Bereits zum zweiten Mal musste der Prozess gegen jene Wienern vertagt werden, die nach einer Messerattacke auf Polizisten mit neun Schüssen niedergestreckt wurde.
Am Dienstag wurden im Wiener Straflandesgericht sämtliche geladene Zeugen - darunter auch der Polizist, der auf die psychisch kranke Frau gefeuert hatte - befragt. Danach traten offene Unstimmigkeiten zwischen dem vorsitzenden Richter Thomas Kreuter und dem Gerichtsmediziner Daniele Risser zutage, als dieser sein Gutachten erörtern wollte.

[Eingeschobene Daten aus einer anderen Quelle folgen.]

What follows belongs to an exercise in optimizing a design on an open flow for small area; a production flow would make more cautious choices.
RTL that was checked went through simulation tests only; none was proved equivalent to the original.
Power figures rest on the tool's default switching activity, not on a simulated workload.

==> run B: inputs <==
==> flow/design.v <==
module tense_edges_ok (
    input  wire        s16,
    input  wire [63:0] item0,
    input  wire [63:0] item1,
    input  wire [63:0] item2,
    input  wire [63:0] item3,
    input  wire [63:0] item4,
    input  wire [63:0] item5,
    output wire        base_bad,
    output wire [3:0]  u_bad
);
    localparam UMODE = 0;
    localparam LMODE = 0;
    wire [31:0] period    = item0[31:0];
    wire        rz        = item0[33:32] != 2'b00;
    wire [31:0] data      = item1[63:32];
    wire [31:0] drv_on    = item1[31:0];
    wire [31:0] drv_off   = item2[63:32];
    wire [31:0] ret       = item2[31:0];
    wire [31:0] stb_close = item3[63:32];
    wire [31:0] stb_open  = item3[31:0];
    wire [31:0] udef [0:3];
    assign udef[0] = item4[31:0];
    assign udef[1] = item4[63:32];
    assign udef[2] = item5[31:0];
    assign udef[3] = item5[63:32];
    function automatic cy32(input [31:0] a, input [31:0] b, input ci);
        integer i;
        reg c;
        begin
            c = ci;
            for (i = 0; i < 32; i = i + 1)
                c = (a[i] & b[i]) | (c & (a[i] | b[i]));
            cy32 = c;
        end
    endfunction
    function automatic cy24(input [23:0] a, input [23:0] b);
        integer i;
        reg c;
        begin
            c = 1'b0;
            for (i = 0; i < 24; i = i + 1)
                c = (a[i] & b[i]) | (c & (a[i] | b[i]));
            cy24 = c;
        end
    endfunction
    function automatic [32:0] sub33(input [31:0] a, input [31:0] b);
        integer i;
        reg c;
        reg [32:0] r;
        begin
            c = 1'b1;
            for (i = 0; i < 32; i = i + 1) begin
                r[i] = a[i] ^ ~b[i] ^ c;
                c = (a[i] & ~b[i]) | (c & (a[i] | ~b[i]));
            end
            r[32] = ~c;
            sub33 = r;
        end
    endfunction
    wire r1 = (|period[31:12]) || (period[11] && !s16);
    wire [31:0] cs_t = stb_open ^ period ^ ~stb_close;
    wire [32:0] cs_u = {(stb_open & period) | (stb_open & ~stb_close) | (period & ~stb_close), 1'b0};
    wire win_ok = cs_u[32] | cy32(cs_t, cs_u[31:0], 1'b0);
    wire inv = cy32(data, ~drv_on, 1'b1) && (!rz || cy32(ret, ~data, 1'b0)) &&
               cy32(stb_close, ~stb_open, 1'b1) && win_ok;
    wire [31:0] x  = rz ? ret : data;
    wire [32:0] dx = sub33(x, period);
    wire [32:0] df = sub33(drv_off, period);
    wire [32:0] ds_hi = sub33({2'b00, stb_open[31:2]}, period);    
    wire [34:0] ds = {ds_hi, stb_open[1:0]};
    wire x_m1 = &dx[32:24], x_z = ~|dx[32:24], x_le2 = dx[32] & ~x_m1;
    wire f_m1 = &df[32:24], f_z = ~|df[32:24], f_le2 = df[32] & ~f_m1;
    wire s_m1 = &ds[34:24], s_z = ~|ds[34:24], s_le2 = ds[34] & ~s_m1;
    wire up0 = dx[32] & df[32] & ds[34];
    assign base_bad = !(r1 && inv && up0);
    genvar k;
    generate
        for (k = 0; k < 4; k = k + 1) begin : g_u
            wire [23:0] su  = udef[k][23:0];
            wire        s23 = udef[k][23];
            wire def_ok = udef[k][31:28] <= 4'hB && udef[k][27:24] == 4'h0;
            wire cx = cy24(dx[23:0], su);
            wire cf = cy24(df[23:0], su);
            wire cs = cy24(ds[23:0], su);
            wire hi_x = s23 ? (x_le2 | x_m1 | (x_z & ~cx)) : (x_le2 | (x_m1 & ~cx));
            wire hi_f = s23 ? (f_le2 | f_m1 | (f_z & ~cf)) : (f_le2 | (f_m1 & ~cf));
            wire hi_s = s23 ? (s_le2 | s_m1 | (s_z & ~cs)) : (s_le2 | (s_m1 & ~cs));
            wire lo = ~s23 | (((|drv_on[31:24])   | cy24(drv_on[23:0], su)) &
                              ((|drv_off[31:24])  | cy24(drv_off[23:0], su)) &
                              ((|stb_open[31:24]) | cy24(stb_open[23:0], su)));
            assign u_bad[k] = !(def_ok && inv && lo && hi_x && hi_f && hi_s);
        end
    endgenerate
endmodule
module tense_check (
    input  wire        clk,
    input  wire        rst,         
    input  wire        in_valid,
    input  wire        s16,         
    input  wire [63:0] item0,
    input  wire [63:0] item1,
    input  wire [63:0] item2,
    input  wire [63:0] item3,
    input  wire [63:0] item4,
    input  wire [63:0] item5,
    output reg         out_valid,
    output wire        tense_valid,
    output reg         base_bad,
    output reg  [3:0]  u_bad
);
    wire base_bad_c;
    wire [3:0] u_bad_c;
    tense_edges_ok u_chk (
        .s16(s16), .item0(item0), .item1(item1), .item2(item2),
        .item3(item3), .item4(item4), .item5(item5),
        .base_bad(base_bad_c), .u_bad(u_bad_c)
    );
    reg       v_q;
    reg       bb_q;
    reg [3:0] ub_q;
    always @(posedge clk) begin
        if (rst) begin
            v_q       <= 1'b0;
            out_valid <= 1'b0;
        end else begin
            v_q       <= in_valid;
            out_valid <= v_q;
        end
        bb_q     <= base_bad_c;
        ub_q     <= u_bad_c;
        base_bad <= bb_q;
        u_bad    <= ub_q;
    end
    assign tense_valid = !base_bad && (u_bad == 4'b0000);
endmodule
Source: an optimization exercise on an open RTL-to-GDS flow (aim: small area, a short achievable clock period and few clock cycles). Production flows keep margins and buffers that such runs may drop. The RTL was checked by simulation tests, not by an equivalence proof against the original design. No activity file was given, so power comes from the tool's default toggle rates.

==> flow/run.sh <==
#!/bin/bash
# Standard layout, with smaller port buffers and a clock tree without dummy
# loads.  Each tool's output goes to a log file in this folder.
export BUFFER_PORTS_ARGS="-buffer_cell sky130_fd_sc_hd__buf_1"
export CTS_ARGS="-sink_clustering_enable -repair_clock_nets -dont_use_dummy_load -sink_clustering_size 20 -sink_clustering_max_diameter 100"
bash standard.sh > standard.log 2>&1
==> standard.sh <==
#!/bin/bash
# synth_recipe.tcl (not shown) runs the flow's synth.tcl, then flattens the netlist and writes it again
# the make line also repeats each setting of config.mk as NAME=value (left out here)
make -C /OpenROAD-flow-scripts/flow DESIGN_CONFIG=/design/flow/config.mk WORK_HOME=/design/flow/orfs CLKGATE_MAP_FILE= SYNTH_SCRIPT=/design/flow/synth_recipe.tcl "${@:-finish}"
==> config.mk <==
export PLATFORM = sky130hd
export DESIGN_NAME = glk_fec
export DESIGN_NICKNAME = glk_fec
export VERILOG_FILES = /design/flow/design.v
export SDC_FILE = /design/flow/constraint.sdc
export NUM_CORES = 4
export LEC_CHECK = 0
export CAP_MARGIN = 20
export CORE_MARGIN = 2
export CORE_UTILIZATION = 60
export SETUP_SLACK_MARGIN = 2.9
export SLEW_MARGIN = 40
==> constraint.sdc <==
create_clock -name core_clock -period 5.5 [get_ports {clk}]
set_input_delay 1.1000 -clock core_clock [delete_from_list [all_inputs] [get_ports {clk}]]
set_output_delay 1.1000 -clock core_clock [all_outputs]
set_load 0.01 [all_outputs]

Schließlich brach Kreuter die Befragung des Sachverständigen zu Mittag ab und kündigte an, dass er ihm schriftliche Fragen zukommen lassen werde. In diesem Zusammenhang trug er Risser auf, diese schriftlich zu beantworten. Ein konkreter Termin, wann nach Einlangen des Ergänzungsgutachtens weiterverhandelt werden soll, wurde nicht festgelegt.
Die 37-jährige Angeklagte war am 7. März 2012 in ihrer Wohnung in der Goldschlagstraße in Rudolfsheim-Fünfhaus mit zwei Messern auf zwei Polizisten losgegangen. In weiterer Folge wurde sie von einem Beamten mit neun Schüssen niedergestreckt.